Insomma, #ilmiocollegioèdifferente, nel senso che se ci atteniamo a questi dati aggregati pare che siamo più o meno gli unici che possono sopportare euro e Germania!

Ovviamente questi grafici pongono più domande di quante risposte offrano, e altrettanto ovviamente bisognerà entrare in ulteriore dettaglio per capire se la classe imprenditoriale tutta sia realmente attaccata all'UE come pretendono i suoi rappresentanti (quelli del prosecco tiepido) e credono i miei colleghi (quelli che preferiscono il lompo alla porchetta), e eventualmente quanto lo sia per freddo calcolo economico (come dovrebbe essere in un mondo normale) o perché imbesuita dalla propaganda finanziata dall'UE, come appare più probabile.

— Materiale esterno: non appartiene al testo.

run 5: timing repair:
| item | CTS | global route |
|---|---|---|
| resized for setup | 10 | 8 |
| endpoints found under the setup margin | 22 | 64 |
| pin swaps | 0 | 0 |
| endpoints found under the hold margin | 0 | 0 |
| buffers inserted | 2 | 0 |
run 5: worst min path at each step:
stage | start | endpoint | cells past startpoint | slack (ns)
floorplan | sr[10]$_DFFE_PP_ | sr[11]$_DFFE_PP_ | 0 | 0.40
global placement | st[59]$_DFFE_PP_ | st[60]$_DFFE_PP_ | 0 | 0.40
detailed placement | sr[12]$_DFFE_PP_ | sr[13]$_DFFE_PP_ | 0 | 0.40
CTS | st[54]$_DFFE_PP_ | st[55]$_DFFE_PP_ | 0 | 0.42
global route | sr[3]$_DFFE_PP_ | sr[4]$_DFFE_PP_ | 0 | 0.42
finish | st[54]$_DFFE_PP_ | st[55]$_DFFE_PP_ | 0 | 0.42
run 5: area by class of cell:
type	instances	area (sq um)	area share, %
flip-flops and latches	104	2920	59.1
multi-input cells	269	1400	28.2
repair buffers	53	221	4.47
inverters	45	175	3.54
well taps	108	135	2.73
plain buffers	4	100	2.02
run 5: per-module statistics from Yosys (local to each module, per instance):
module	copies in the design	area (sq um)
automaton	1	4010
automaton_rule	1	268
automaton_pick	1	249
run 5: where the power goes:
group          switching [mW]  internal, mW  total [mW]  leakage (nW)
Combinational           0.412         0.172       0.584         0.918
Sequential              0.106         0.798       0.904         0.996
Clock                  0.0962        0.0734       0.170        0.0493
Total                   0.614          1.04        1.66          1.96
From an optimization exercise on the open Yosys and OpenROAD flow, aimed at small area, a short achievable clock period and few clock cycles; shortcuts taken in it are not production practice. Only simulation tests tie the RTL to the original design; equivalence was not proved. No driver is modelled on the clock port, so clock power and skew are understated where the tree is cut down; a real chip needs a root buffer or a tree. Power is estimated from default activity; no workload was simulated.

build 46:
==> flow/design.v <==
module SME(
  input clk,
  input reset,
  input [7:0] chardata,
  input isstring,
  input ispattern,
  output valid,
  output match,
  output [4:0] match_index
  );
  reg         s_prev, p_prev;  
  reg [255:0] str;             
  reg [4:0]   lm1;             
  reg [4:0]   base1;           
  reg [31:0]  m;
  reg         valid_r, match_r;
  reg [4:0]   idx_r;
  wire [31:0] m_n;
  genvar q;
  generate
    for (q = 0; q < 32; q = q + 1) begin : g_slot
      wire in_str = (q <= lm1);
      wire go = (q == 31) ? (~p_prev & in_str) : (p_prev ? m[(q+1)%32] : in_str);
      match9 cmp(.s(str[8*q +: 8]), .c(chardata), .en(go), .y(m_n[q]));
    end
  endgenerate
  reg [4:0] top;
  integer i;
  always @(*) begin
    top = 5'd0;
    for (i = 0; i < 32; i = i + 1)
      if (m[i]) top = i;
  end
  wire any = |m;
  wire [4:0] nt = ~top;
  wire [4:0] g = base1 & nt;
  wire [4:0] p = base1 ^ nt;
  wire [4:0] c;
  assign c[0] = 1'b0;
  assign c[1] = g[0];
  assign c[2] = g[1] | (p[1] & g[0]);
  assign c[3] = g[2] | (p[2] & g[1]) | (p[2] & p[1] & g[0]);
  assign c[4] = g[3] | (p[3] & g[2]) | (p[3] & p[2] & g[1]) | (p[3] & p[2] & p[1] & g[0]);
  wire [4:0] idx_n = p ^ c;
  always @(posedge clk) begin
    if (reset) begin
      s_prev <= 1'b0;
      p_prev <= 1'b0;
      valid_r <= 1'b0;
    end else begin
      s_prev <= isstring;
      p_prev <= ispattern;
      valid_r <= p_prev & ~ispattern;
    end
    if (isstring) begin
      str <= {str[247:0], chardata};
      lm1 <= s_prev ? lm1 + 5'd1 : 5'd0;
    end
    if (ispattern)
      base1 <= p_prev ? base1 - 5'd1 : lm1 + 5'd1;
    m <= m_n;
    match_r <= any;
    idx_r <= any ? idx_n : 5'd0;
  end
  assign valid = valid_r;
  assign match = match_r;
  assign match_index = idx_r;
endmodule
module match9(input [7:0] s, input [7:0] c, input en, output y);
  assign y = (s == c) & en;
endmodule
clock: 8.0 ns
lec_check: 0
cap_margin: 20
core_margin: 2
core_utilization: 40
slew_margin: 20
synth_hierarchical: 1
synth_minimum_keep_size: 0
standard.sh (not shown) runs the stock make flow with config.mk's settings and CLKGATE_MAP_FILE= SYNTH_SCRIPT=/design/flow/synth_recipe.tcl, a recipe that flattens the netlist after the stock synthesis.
==> flow/flow/run.sh <==
#!/bin/bash
set -euo pipefail
export PRE_CTS_TCL="$PWD/flow/cts_pre.tcl"
bash standard.sh SETUP_SLACK_MARGIN=5.55 finish > standard_flow.log 2>&1
==> flow/flow/cts_pre.tcl <==
# Sourced by ORFS's cts.tcl before clock_tree_synthesis (PRE_CTS_TCL): build
# the two-level clock tree here and turn that call into setting the clock
# propagated, which is all it would add once the tree exists.
source [file join [file dirname [info script]] two_level_cts.tcl]
two_level_clock_tree sky130_fd_sc_hd__clkbuf_8 sky130_fd_sc_hd__clkbuf_16 4 5
rename clock_tree_synthesis orfs_clock_tree_synthesis
proc clock_tree_synthesis { args } {
  puts "clock_tree_synthesis replaced by the two-level tree from cts_pre.tcl"
  set_propagated_clock [all_clocks]
}
Other scripts of this flow, unchanged in this note and not shown: flow/flow/two_level_cts.tcl
Testbench counts of build 46, summed over its fixed seeds: cycles 4,687.
Relative to build 46, the following input files were edited for build 12:
Settings: SLEW_MARGIN changed from 20 to 10; CAP_MARGIN changed from 20 to 10.
==> flow/flow/run.sh <==
#!/bin/bash
set -euo pipefail
export PRE_CTS_TCL="$PWD/flow/cts_pre.tcl"
bash standard.sh SETUP_SLACK_MARGIN=5.6 finish > standard_flow.log 2>&1
Notes after the runs:
- From build 46 to build 12 the numbers moved as follows: clock period minus final worst setup slack now smaller, maximum frequency comparable, global-route wire length before repair comparable, worst setup slack now larger, area of placed instances comparable.
- Diff build 46..build 12 | met1 track demand over resource in global routing | negligible
- | count of final setup violators | build 12 vs build 46 | ≈ equal |
- Compared to build 46, build 12 has area added between synthesis and finish 0.18 points higher.
- On sequential-cell power consumption, build 46 and build 12 are neck and neck.
- Build 46 finished end to end and its layout was clean on timing, DRC and antenna.
- Build 12 was carried through to the last stage, and its layout satisfied the timing, DRC and antenna checks.
- On final-layout worst hold slack, build 46 and build 12 are neck and neck.
- Build 12 -> build 46: count of mapped cells out of synthesis delta 0, exact match
Background: an optimization exercise with open tools, aiming at small area. Do not read the settings as production practice.
At most, simulation tests tie the RTL to the original design; equivalence was not proved.
For runs 3 and 4, only the layout was checked, not whether the RTL still works.
Power figures rest on the tool's default switching activity, not on a simulated workload.

## design/flow/run.sh

```bash
#!/bin/bash
# synth_recipe.tcl (not shown) runs the flow's synth.tcl, then flattens the netlist and writes it again
# the make line also repeats each setting of config.mk as NAME=value (left out here)
make -C /OpenROAD-flow-scripts/flow DESIGN_CONFIG=/design/flow/config.mk WORK_HOME=/design/flow/orfs CLKGATE_MAP_FILE= SYNTH_SCRIPT=/design/flow/synth_recipe.tcl finish
```

## design/flow/config.mk

```make
export PLATFORM = sky130hd
export DESIGN_NAME = top_fsm
export DESIGN_NICKNAME = top_fsm
export VERILOG_FILES = /design/flow/design.v
export SDC_FILE = /design/flow/constraint.sdc
export NUM_CORES = 4
export LEC_CHECK = 0
export CAP_MARGIN = 20
export CORE_MARGIN = 2
export CORE_UTILIZATION = 40
export SLEW_MARGIN = 20
```

## design/flow/constraint.sdc

```tcl
create_clock -name core_clock -period 8.0 [get_ports {clk}]
set_input_delay 1.6000 -clock core_clock [delete_from_list [all_inputs] [get_ports {clk}]]
set_output_delay 1.6000 -clock core_clock [all_outputs]
set_load 0.01 [all_outputs]
```
Context: an optimization exercise on an open-source flow, tuned for small area, a short achievable clock period and few clock cycles. The choices shown serve that exercise and are no tape-out recipe.
Function was checked by simulation only, so behaviour that the tests miss may differ from the original.

`flow/run.sh`:
```
#!/bin/bash
set -euo pipefail
bash standard.sh MATCH_CELL_FOOTPRINT=0 finish > standard.log 2>&1
```
`standard.sh`:
```
#!/bin/bash
# synth_recipe.tcl (not shown) runs the flow's synth.tcl, then flattens the netlist and writes it again
# the make line also repeats each setting of config.mk as NAME=value (left out here)
make -C /OpenROAD-flow-scripts/flow DESIGN_CONFIG=/design/flow/config.mk WORK_HOME=/design/flow/orfs CLKGATE_MAP_FILE= SYNTH_SCRIPT=/design/flow/synth_recipe.tcl "${@:-finish}"
```
`config.mk`:
```
export PLATFORM = sky130hd
export DESIGN_NAME = goldschmidt_divider_q4_4
export DESIGN_NICKNAME = goldschmidt_divider_q4_4
export VERILOG_FILES = /design/flow/design.v
export SDC_FILE = /design/flow/constraint.sdc
export NUM_CORES = 4
export LEC_CHECK = 0
export ABC_AREA = 1
export CAP_MARGIN = 20
export CORE_MARGIN = 2
export CORE_UTILIZATION = 60
export SETUP_SLACK_MARGIN = 2.5
export SLEW_MARGIN = 20
```
`constraint.sdc`:
```
create_clock -name core_clock -period 8.0 [get_ports {clk}]
set_input_delay 1.6000 -clock core_clock [delete_from_list [all_inputs] [get_ports {clk}]]
set_output_delay 1.6000 -clock core_clock [all_outputs]
set_load 0.01 [all_outputs]
```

Il dettaglio settoriale, ad esempio, potrebbe esserci di aiuto nel distinguere vinti e vincitori:

e quindi ci torneremo sopra.

Certo è che il dato "mesoeconomico" non ci lascia vedere molti più vantaggi dall'ingresso nella moneta unica di quanti ce ne lasciava vedere il dato macroeconomico (cioè, in sintesi, zero). Bisognerà che ora che si può nuovamente parlare si torni a parlare anche di questo...



(...sì, avete anche capito uno dei motivi per cui cinesi e tedeschi si stanno simpatici: hanno una cosa in comune...)

martedì 18 febbraio 2025

La questione settentrionale, aka "l'Europa delle regioni"

 (...chiedo scusa, sono in ritardo nelle risposte ai vostri commenti ai post precedenti, ma ieri è stata giornata intensa. Vorrei però mettere qui un altro paio di grafici che potrebbero interessarvi, prima di completare l'analisi di quelli del post precedente...)

La banca dati Coeweb (che suppongo stia per "COmmercio Estero") dell'ISTAT ci consente di analizzare l'interscambio delle regioni italiane col resto del mondo, entrando nel dettaglio dei singoli Paesi partner. Mi sono preso il gusto, facendomi aiutare da un ex studente e attuale consulente, di riprendere i dati che vi avevo mostrato a un goofy nello spiegarvi la fenomenologia di quello che avevamo chiamato il PISL (Piccolo Imprenditore Spaventato Lombardo), cioè di quel personaggio mitologico, come è mitologica la sciura Maria che non capisce quando le dici le cose come stanno. Il PISL, in particolare, è il titolare di PMI che sarebbe spaventato (con la S di Draghi) dal buon Borghi quando questi criticando l'unione monetaria fa crescere lo spread.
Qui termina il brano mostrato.